How to complete this task:
Sort through the data and copy the lines holding the word "group".

[Stored items]
────────
==> config.mk <==
export PLATFORM = sky130hd
export DESIGN_NAME = tcc_merge
export DESIGN_NICKNAME = d
export VERILOG_FILES = /design/src/tcc_pkg.sv /design/src/tcc_merge.sv
export SDC_FILE = /design/constraint.sdc
export NUM_CORES = 1
export LEC_CHECK = 0
export BUFFER_PORTS_ARGS = -buffer_cell sky130_fd_sc_hd__buf_2
export CORE_AREA = 5 5 435 437
export DETAILED_ROUTE_END_ITERATION = 16
export DIE_AREA = 0 0 440 442
export GPL_TIMING_DRIVEN = 0
export RECOVER_POWER = 100
export SYNTH_ARGS = -nofsm -noshare
export SYNTH_HDL_FRONTEND = slang
export SYNTH_SLANG_ARGS = --single-unit
==> constraint.sdc <==
create_clock -name clk -period 3.7 [get_ports clk]
set_input_delay 0.185 -clock clk [delete_from_list [all_inputs] [get_ports clk]]
set_output_delay 0.185 -clock clk [all_outputs]
set_load 0.01 [all_outputs]
==> src/tcc_pkg.sv <==
package tcc_pkg;

    localparam int DEF_MAX_PATHS  = 16;
    localparam int DEF_COUNT_BITS = 32;

    localparam int FIRED_W     = 16;  // width of the fired-path mask
    localparam int ROW_W       = 4;   // width of a path index on the ports
    localparam int VALUE_W     = 32;  // width of count_value
    localparam int WIDE_W      = 64;  // width the merge widens a counter to
    localparam int NUM_PATHS_W = 5;

    localparam logic [NUM_PATHS_W-1:0] NUM_PATHS_RESET = 5'd16;

    typedef enum logic [0:0] {
        MODE_EVENT = 1'b0,
        MODE_READ  = 1'b1
    } mode_t;

    typedef enum logic [1:0] {
        KIND_EVENTS  = 2'd0,
        KIND_ACCEPTS = 2'd1,
        KIND_PATH    = 2'd2,
        KIND_PAIR    = 2'd3
    } kind_t;

    typedef enum logic [1:0] {
        ST_IDLE,
        ST_SWEEP,
        ST_FLUSH,
        ST_READ
    } state_t;

    // write-back side of the pair-row sweep, shared by all lanes
    typedef struct packed {
        logic             wr_en;
        logic [ROW_W-1:0] wr_row;
        logic             row_fired;  // path of this row fired
        logic             single;     // exactly one path fired
        logic             row_valid;  // row written since reset
    } sweep_ctl_t;

endpackage

==> src/tcc_merge.sv <==
module tcc_merge #(
    parameter int LANES      = tcc_pkg::DEF_MAX_PATHS,
    parameter int COUNT_BITS = tcc_pkg::DEF_COUNT_BITS
) (
    input  logic                         clk,
    input  logic                         load,
    input  logic                         is_read,
    input  tcc_pkg::kind_t               kind,
    input  logic [tcc_pkg::ROW_W-1:0]    row,
    input  logic [tcc_pkg::ROW_W-1:0]    col,
    input  logic                         row_valid,
    input  logic [COUNT_BITS-1:0]        pair_data [LANES],
    input  logic [COUNT_BITS-1:0]        path_data [LANES],
    input  logic [COUNT_BITS-1:0]        event_count,
    input  logic [COUNT_BITS-1:0]        accept_count,
    output logic [tcc_pkg::VALUE_W-1:0]  count_value
);
    import tcc_pkg::*;

    localparam int IDX_W = $clog2(LANES);

    logic [VALUE_W-1:0]    count_value_reg;
    logic [VALUE_W-1:0]    count_value_next;
    logic [COUNT_BITS-1:0] sel;
    logic [WIDE_W-1:0]     sel_wide;
    logic                  row_ok;
    logic                  col_ok;

    always_comb
    begin
        row_ok = ({1'b0, row} < (ROW_W + 1)'(LANES));
        col_ok = ({1'b0, col} < (ROW_W + 1)'(LANES));
        case (kind)
            KIND_EVENTS:  sel = event_count;
            KIND_ACCEPTS: sel = accept_count;
            KIND_PATH:    sel = row_ok ? path_data[row[IDX_W-1:0]] : '0;
            default:      sel = (row_ok && col_ok && row_valid) ?
                                pair_data[col[IDX_W-1:0]] : '0;
        endcase
        sel_wide         = WIDE_W'(sel);
        count_value_next = is_read ? sel_wide[VALUE_W-1:0] : '0;
    end

    always_ff @(posedge clk)
    begin
        if (load)
        begin
            count_value_reg <= count_value_next;
        end
    end

    assign count_value = count_value_reg;

endmodule

==> impl_results.md <==
- Status: finished, violations left
- Fillers: 21534
- Ys async rst share: 0%
- Vias in the first global route: 15052
- Die H: 442 um
- Vias per cell: 3.34
- Peak supply drop: 190 uV
- YS warnings: 0
- Starting density of the core: 5.36%
- Clock Power Share: 17.4%
- Switching Share: 47.2%
- Violations in the final reports: capacitance limit, slew limit
- Sequential cell area: 961 um2
- Critical path endpoint category: flop
- Initial antenna violation count: 201
- Area of the multi-input gates: 0.00840 mm2
- CTS Buffer Depth: 2
- CP cell instances: buf_6 > clkbuf_4 > buf_4 > buf_4 > mux2i_1 > a22oi_1 > a31oi_1 > o211ai_1
- Clock root buffer: clkbuf_16
- TritonCTS Sinks: 32
- Total chip power: 3.41 mW
- Port Buffer Count: 1130
- Netlist cell types: 29
- PwrDens: 178 mW/mm2
- Cell mode on critical path: buf_4
- Placer Congestion: 0.974
- Pin count of the biggest net entering global routing: 33
- Via count: 14957
- Slowest cell on the critical path: mux2i_1
- Antenna Nets Post-Route: 0
- WHS: 0.333 ns
- Total grt overflow: 0
- Hold/Removal Path Class: input port to flop
- WL per Instance: 38.3 um
- Clock-pin slew on the worst setup and hold paths: 0.10 ns
- Crit path DAT: 3.56 ns
- Leak: 8.33 nW
- Gate power share: 69.0%
- P_sw: 1.61 mW
- Setup Viol. Count Final: 0
- Area of the die: 0.194 mm2
- RSZ-0062 raised after global routing: no
- DR iter-0 viols: 1442
- Syn Area/Cell: 12.6 um2
- Worst-path fanout max: 10
- Area of the core: 0.185 mm2
- I/O Pins: 1134
- Reg power frac: 13.6%
- Share of cells above drive strength 1: 70.9%
- Die width: 440 um
- Final #Nets: 3038
- Max-Cap Viols: 1
- Path type of the worst setup path: input port to flop
- Row cnt: 158
- Number of CTS-inserted buffers: 5
- Final worst path period need: 3.57 ns
- Slew @ Worst Pin: 2.90 ns
- Pre-Repair DR Iteration Count: 5
- Area growth syn-to-layout: 92.9%
- EDFF count, synth: 32
- CTS tree: done
- H-tree levels: 2
- Global-route wire length before repair: 202000 um
- Register area share after synthesis: 9.70%
- Max Transition Viols Final: 33
- Primary FF master, synth: edfxtp_1
- Syn Inst Count: 789
- Final period utilization: 96.4%
- DRC: 0
- Net count after synthesis: 1891
- DP HPWL: 159000 um
- Pint: 1.80 mW
- Rel. slew slack: -93.4%
- Max reg flops: 32
- Total GRT Usage: 16.8%
- Post-synthesis cell area: 0.00990 mm2
- Worst Setup Start Kind: input port
- WP data required: 3.69 ns
- Crit path largest cell delay: 0.81 ns
- Max Freq: 280 MHz
- Hold Vio Cnt, Final: 0
- Post-CTS Setup Repair Bufs: 0
- WL final: 171000 um
- Synth Register Bits: 32
-- per-stage QoR --
step	worst slack [ns]	cells	area, um2	util (%)	setup TNS [ns]
2_1_floorplan	1.88	789	9900	-	0
3_3_place_gp	-1.33	4399	18700	10.1	-6.05
3_5_place_dp	-0.410	4408	18800	10.2	-1.84
4_1_cts	0.0150	4416	19000	10.3	0
5_1_grt	0.0774	4441	19000	10.3	0
6_report	0.132	4480	19100	10.3	0
-- placed cells by master (no fill, tap or decap), types with 4 or more instances in the layout --
master	n
buf_2	1127
mux2i_1	250
mux4_2	186
clkbuf_1	64
diode_2	63
a22oi_1	38
nor2_1	35
edfxtp_1	32
a22o_1	26
buf_6	21
a31oi_1	19
o22a_1	19
o211ai_1	19
buf_4	14
or3_1	14
o22ai_1	13
o32ai_1	9
mux4_1	6
mux2i_2	6
buf_1	5
clkbuf_16	5
clkbuf_2	4
nor2b_1	4
o32ai_2	4
-- power by group through the flow --
stage | combinational [mW] | sequential (mW) | clock [mW]
after floorplan | 0.868 | 0.481 | 0
after global placement | 2.40 | 0.469 | 0
after detailed placement | 2.44 | 0.469 | 0
after CTS | 2.45 | 0.461 | 0.641
after global routing | 2.48 | 0.467 | 0.636
final | 2.35 | 0.462 | 0.593
-- cell families (layout without fill, tap and decap cells) --
| group | count (synthesis) | in the layout | share of synthesized area [%] |
|---|---|---|---|
| other cells | 0 | 63 | 0 |
| mux | 448 | 448 | 69.8 |
| flops | 32 | 32 | 9.70 |
| buf+inv | 100 | 1248 | 6.04 |
| compound gates | 147 | 147 | 11.5 |
| simple gates | 62 | 62 | 3.02 |
-- metal layers --
| layer | routed length [um] | track usage (%) | up-vias |
|---|---|---|---|
| met5 | 499 | 0 | - |
| met4 | 4380 | 3.09 | 78 |
| met3 | 13700 | 4.32 | 332 |
| met2 | 92800 | 32.6 | 1137 |
| met1 | 60100 | 18.2 | 7545 |
| li1 | - | - | 5865 |
-- worst max-delay path, delay by kind of cell --
family / cells / cell delay, ns
AOI/OAI and AO/OA: 3 / 1.34
buffers and inverters: 4 / 1.19
muxes: 1 / 0.81
-- worst paths after layout --
kind                        from  slack, ns  cells past startpoint                            end
hold / removal    event_count[1]       0.33                      4   count_value[1]$_SDFFCE_PN0P_
setup / recovery          row[0]       0.13                      8  count_value[21]$_SDFFCE_PN0P_
-- area by class of cell --
class,instances,share of cell area [%]
plain buffers,99,3.11
well taps,2480,16.2
clock inverters,3,0.197
repair buffers,1140,30.0
flip-flops and latches,32,5.03
multi-input cells,657,44.0
diodes,63,0.825
inverters,1,0.0197
clock buffers,5,0.655
-- Yosys cell counts (2+ instances only) --
cell	instances	share of area, %
clkbuf_1	30	1.1
buf_2	33	1.7
and2_1	2	0.13
or3_1	14	0.88
mux4_1	6	1.6
nand2b_1	2	0.13
buf_4	15	1.1
a22oi_1	38	2.9
buf_6	13	1.5
buf_1	6	0.23
o22a_1	19	1.7
a31oi_1	19	1.2
mux2i_1	256	26
mux4_2	186	42
edfxtp_1	32	9.7
o32ai_1	13	1.1
o211ai_1	19	1.4
o22ai_1	13	0.82
nor2b_1	4	0.25
a22o_1	26	2.3
nor2_1	35	1.3
-- what timing repair did --
item / CTS / global route
endpoints found under the setup margin: 1 / 0
hold buffers: 0 / 0
gates resized for setup: 1 / 0
(Power assumes the default switching activity.)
────────
Reply to the task:
-- power by group through the flow --
| group | count (synthesis) | in the layout | share of synthesized area [%] |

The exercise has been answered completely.